Triaxial Accelerometer-Based Fall Detection Method Using a Self-Constructing Cascade-AdaBoost-SVM Classifier

Abstract
In this paper, we propose a cascade-AdaBoost-support vector machine (SVM) classifier to complete the triaxial accelerometer-based fall detection method. The method uses the acceleration signals of daily activities of volunteers from a database and calculates feature values. By taking the feature values of a sliding window as an input vector, the cascade-AdaBoost-SVM algorithm can self-construct based on training vectors, and the AdaBoost algorithm of each layer can automatically select several optimal weak classifiers to form a strong classifier, which accelerates effectively the processing speed in the testing phase, requiring only selected features rather than all features.

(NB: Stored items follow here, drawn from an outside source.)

--- flow/design.v ---
module fix_mul(
	output reg overflow, 
	output reg [16-1:0] z, 
	input [16-1:0] a, b 
);
reg sign;
reg [16-1:0] abs_a, abs_b;
reg [2*16-1:0] abs_r_result;
always@(*) begin
	sign = a[16-1] ^ b[16-1];
	abs_a = a[16-1] ? ~a + 1 : a;
	abs_b = b[16-1] ? ~b + 1 : b;
	abs_r_result = abs_a[16-1:0] * abs_b[16-1:0];
	z = sign ? ~abs_r_result[16-1+10:10] + 1 : abs_r_result[16-1+10:10];
	if(abs_r_result[2*16-2:16-1+10] > 0) overflow = 1'b1;
	else overflow = 1'b0;
end
endmodule
module fix_div(
	output reg overflow, 
	output reg [16-1:0] z, 
	input [16-1:0] a, b 
);
reg sign;
reg [2*16-1:0] abs_a;
reg [16-1:0] abs_b;
reg [2*16-1:0] abs_r_result;
always@(*) begin
	sign = a[16-1] ^ b[16-1];
	abs_a[16-1:0] = 0;
	abs_a[16-1+10:10] = a[16-1] ? ~a + 1 : a;
	abs_a[2*16-1:16+10] = 0;
	abs_b = b[16-1] ? ~b + 1 : b;
	abs_r_result = abs_a[2*16-1:0] / {{16{1'b0}},abs_b[16-1:0]};
	z = sign ? ~abs_r_result[16-1:0] + 1 : abs_r_result[16-1:0];
	if(abs_r_result[2*16-2:16] > 0 || abs_b == 0) overflow = 1'b1;
	else overflow = 1'b0;
end
endmodule
module fix_add(
	output reg overflow, 
	output reg [16-1:0] z, 
	input [16-1:0] a, b 
);
reg [16:0] ext_a, ext_b, r_result;
always@(*) begin
	ext_a = {a[16-1],a};
	ext_b = {b[16-1],b};
	r_result = ext_a + ext_b;
	z = r_result[16-1:0];
	if(r_result[16] != r_result[16-1]) overflow = 1'b1;
	else overflow = 1'b0;
end
endmodule
module fix_mac(	 
	output overflow, 
	output [16-1:0] z, 
	input [16-1:0] a, b, c 
);
wire u_fix_mul_overflow;
wire [16-1:0] u_fix_mul_z;
fix_mul u_fix_mul(
	.overflow(u_fix_mul_overflow), 
	.z(u_fix_mul_z), 
	.a(a), .b(b) 
);
wire u_fix_add_overflow;
wire [16-1:0] u_fix_add_z;
fix_add u_fix_add(
	.overflow(u_fix_add_overflow), 
	.z(u_fix_add_z), 
	.a(u_fix_mul_z), .b(c) 
);
assign z = u_fix_add_z;
assign overflow = u_fix_mul_overflow | u_fix_add_overflow;
endmodule
module fix_sdc(	 
	output overflow, 
	output [16-1:0] z, 
	input [16-1:0] a, b, c 
);
wire [16-1:0] minus_b = ~b + 1;
wire u_fix_sub_overflow;
wire [16-1:0] u_fix_sub_z;
fix_add u_fix_sub(
	.overflow(u_fix_sub_overflow), 
	.z(u_fix_sub_z), 
	.a(a), .b(minus_b) 
);
wire u_fix_div_overflow;
wire [16-1:0] u_fix_div_z;
fix_div u_fix_div(
	.overflow(u_fix_div_overflow), 
	.z(u_fix_div_z), 
	.a(u_fix_sub_z), .b(c) 
);
assign z = u_fix_div_z;
assign overflow = u_fix_sub_overflow | u_fix_div_overflow;
endmodule
v11:
Design main, start of the top module:
module main(
    input wire clk,
    input wire rst,
    input wire [3:0] sensor,
    input wire [2:0] sw,
    output wire [1:0] servo
    );
wire [7:0] Servo_R;
wire [7:0] Servo_L;
wire clk_40MHz;
wire clk_1KHz;
wire clk_100MHz;
wire tick_40MHz;
wire tick_1KHz;
wire [10:0] pid_output, position;
servo_handler my_servo (
    .clk(clk_100MHz),
    .en(tick_1KHz),
    .rst(rst),
    .servo_l(Servo_L),
    .servo_r(Servo_R),
    .pid_output(pid_output)
);       
servo_to_PWM my_PWM(
    .clk(clk_100MHz),
    .rst(rst),
    .servo_L(Servo_L),
    .servo_R(Servo_R),
    .PWM_L(servo[0]),
    .PWM_R(servo[1])
);
clock_managment_unit my_clk(
.clk(clk),
.rst(rst),
.clk_100MHz(clk_100MHz),
.clk_40MHz(clk_40MHz),
.clk_1KHz(clk_1KHz),
.tick_40MHz(tick_40MHz),
.tick_1KHz(tick_1KHz)
);
pid my_pid(
    .kp_sw(sw[0]),
    .ki_sw(sw[1]),
    .kd_sw(sw[2]),
    .clk(clk_100MHz),
    .en(tick_40MHz),
    .rst(rst),
    .position(position),
    .pid_output(pid_output)
);
sensor_handler my_sensors(
    .clk(clk_100MHz),
    .rst(rst),
    .sensors(sensor),
    .position(position)
);
endmodule
For scale: ~2400 cells after synthesis, about 180 flip-flops, about 11 I/O pins, ~16000 um^2 of cells after synthesis.
clock: 11.9 ns
lec_check: 0
abc_area: 1
cap_margin: 35
core_aspect_ratio: 0.93
core_margin: 2
core_utilization: 72
cts_cluster_diameter: 130
hold_slack_margin: -0.0
max_routing_layer: met5
place_density: 0.35
setup_slack_margin: 3.14
slew_margin: 20
tns_end_percent: 55
run.sh (not shown) runs the stock make flow with config.mk's settings and CLKGATE_MAP_FILE=.
As the logs show, v11 stopped at global routing (5_1_grt) after a tool error, so it never reached the end of the flow.
What v47 does differently from v11 at the input level:
- clearing CORE_ASPECT_RATIO, which used to be 0.93
- clearing MAX_ROUTING_LAYER, which used to be met5
- clearing PLACE_DENSITY, which used to be 0.35
- putting CTS_CLUSTER_SIZE at 99 where nothing was set
- clearing TNS_END_PERCENT, which used to be 55
- clearing HOLD_SLACK_MARGIN, which used to be -0.0
- swapping 35 for 20 in CAP_MARGIN
- clearing SETUP_SLACK_MARGIN, which used to be 3.14
- clearing CTS_CLUSTER_DIAMETER, which used to be 130
- swapping 11.9 for 12.7 in the clock period (ns, I/O delays scaled along)
[summary]
Diff v11 -> v47: initial core utilization neither gained nor lost much, number of instances resized during post-cts repair lost 236, post-CTS setup-driven buffer insertion count lost 126, maximum clock insertion buffer count neither gained nor lost much, count of standard-cell rows picked up an extra 3.8%. Count of different cell masters after synthesis came out exactly the same in v47 and v11. Between v47 and v11, the total die size figures differ only marginally. Against v11, v47 comes in about 1.8% lower on area after detailed placement. Run status, v11: aborted in global routing (5_1_grt), error GRT-0232. v47 completed end to end with timing, DRC and antenna clean. Total half-perimeter wirelength after legalization and detailed placement ends up lower on v47. When the final numbers for v47 and v11 were put side by side, the pre-CTS setup slack turned out to be smaller in v11.
Inputs modified between v47 and v44:
- an added TNS_END_PERCENT of 5
- a change of CTS_CLUSTER_SIZE from 99 to 81
- an added PLACE_DENSITY_LB_ADDON of 0.03
- a change of the clock period (ns, I/O delays scaled along) from 12.7 to 10.7
Findings:
- In v44 the implementation completed, yet the final layout does not meet the checks, the culprit being setup timing.
- v44 vs. v47: flip-flop and latch share of the layout cell area decreased by 1.2 points relative to the old numbers; relative area of non-clock buffer cells in the final design rose 6.6 points.
- v44 vs v47: cell count up by a few percent
### v44 -> v45
- removing ABC_AREA (formerly 1)
- changing CAP_MARGIN from 20 to 35
- setting HOLD_SLACK_MARGIN to -0.0 for the first time
- changing CTS_CLUSTER_SIZE from 81 to 36
- setting CORE_ASPECT_RATIO to 0.8 for the first time
- changing TNS_END_PERCENT from 5 to 55
- setting SETUP_SLACK_MARGIN to -1.07 for the first time
- setting MAX_ROUTING_LAYER to met5 for the first time
- setting CTS_CLUSTER_DIAMETER to 130 for the first time
- changing PLACE_DENSITY_LB_ADDON from 0.03 to 0.27
- changing CORE_UTILIZATION from 72 to 20
Notes after the runs:
FAIL for each of v45 and v44
In v45 the implementation completed, yet the final layout does not meet the checks, the culprit being setup timing.
The layout from v44, despite a flow that completed every stage, fails the layout checks, with the failing checks listed as setup timing.
Placeable core area ended up 280% higher on v45 than on v44.
v45 vs v44: multiplexer share of the synthesized area up
Area after synthesis, v45 and v44: smaller value in v44
==> zinc: inputs <==
Design cordicMagPh, start of the top module:
module cordicMagPh
   #(parameter integer N        = 13,  
     parameter integer XY_WIDTH = 18)  
    (input  wire                           clk,
     input  wire                           reset,    
     input  wire                           st,       
     input  wire signed [XY_WIDTH - 1 : 0] xin,      
     input  wire signed [XY_WIDTH - 1 : 0] yin,      
     output reg                            rdy,      
     output wire        [XY_WIDTH - 1 : 0] mag,      
     output wire signed [XY_WIDTH + 1 : 0] ph);
Settings: LEC_CHECK=0, CAP_MARGIN=20, CORE_MARGIN=2, CORE_UTILIZATION=40, CTS_CLUSTER_DIAMETER=256, CTS_CLUSTER_SIZE=27, PLACE_DENSITY_LB_ADDON=0.3, SLEW_MARGIN=20, TNS_END_PERCENT=40; clock period 7.5 ns.
run.sh (not shown) runs the stock make flow with config.mk's settings and CLKGATE_MAP_FILE=.
==> onyx: changes against zinc <==
- CORE_UTILIZATION: 40 -> 72
- CTS_CLUSTER_DIAMETER: 256 -> default
- CTS_CLUSTER_SIZE: 27 -> 48
- PLACE_DENSITY_LB_ADDON: 0.3 -> 0.01
- SETUP_SLACK_MARGIN: default -> -0.56
- TNS_END_PERCENT: 40 -> default
==> flow/constraint.sdc (replaced) <==
create_clock -name core_clock -period 5.93 [get_ports {clk}]
set_input_delay 1.1860 -clock core_clock [delete_from_list [all_inputs] [get_ports {clk}]]
set_output_delay 1.1860 -clock core_clock [all_outputs]
set_load 0.01 [all_outputs]
==> cedar: changes against zinc <==
- CORE_UTILIZATION: 40 -> 67
- CTS_CLUSTER_DIAMETER: 256 -> default
- CTS_CLUSTER_SIZE: 27 -> 37
- PLACE_DENSITY_LB_ADDON: 0.3 -> default
- SETUP_SLACK_MARGIN: default -> 1.7
- TNS_END_PERCENT: 40 -> default
==> flow/constraint.sdc (replaced) <==
create_clock -name core_clock -period 5.83 [get_ports {clk}]
set_input_delay 1.1660 -clock core_clock [delete_from_list [all_inputs] [get_ports {clk}]]
set_output_delay 1.1660 -clock core_clock [all_outputs]
set_load 0.01 [all_outputs]
==> summary.txt <==
Implementation results. It got as far as 5_1_grt and failed there. The run stopped with a tool error. After clock tree synthesis, the repair step resized 219 gates. The tool reported: "[ERROR GRT-0232] Routing congestion too high. Check the congestion heatmap in the GUI". Total congestion overflow after global routing landed at 86. Detailed placement finished with a half-perimeter wire length of 53.5 mm.

Routability congestion estimate landed at 1.01. The floorplan step set the die width to 173 um. Worst slack at placement landed at -631 ps. Core outline area landed at 0.0285 mm2.
# the run above: cedar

In addition, the algorithm can automatically determine whether to replace the AdaBoost classifier by support vector machine. We used the UCI database for the experiment, in which the triaxial accelerometers are, respectively, worn around the left and right ankles, and on the chest as well as the waist. The results are compared to those of the neural network, support vector machine, and the cascade-AdaBoost classifier. The experimental results show that the triaxial accelerometers around the chest and waist produce optimal results, and our proposed method has the highest accuracy rate and detection rate as well as the lowest false alarm rate.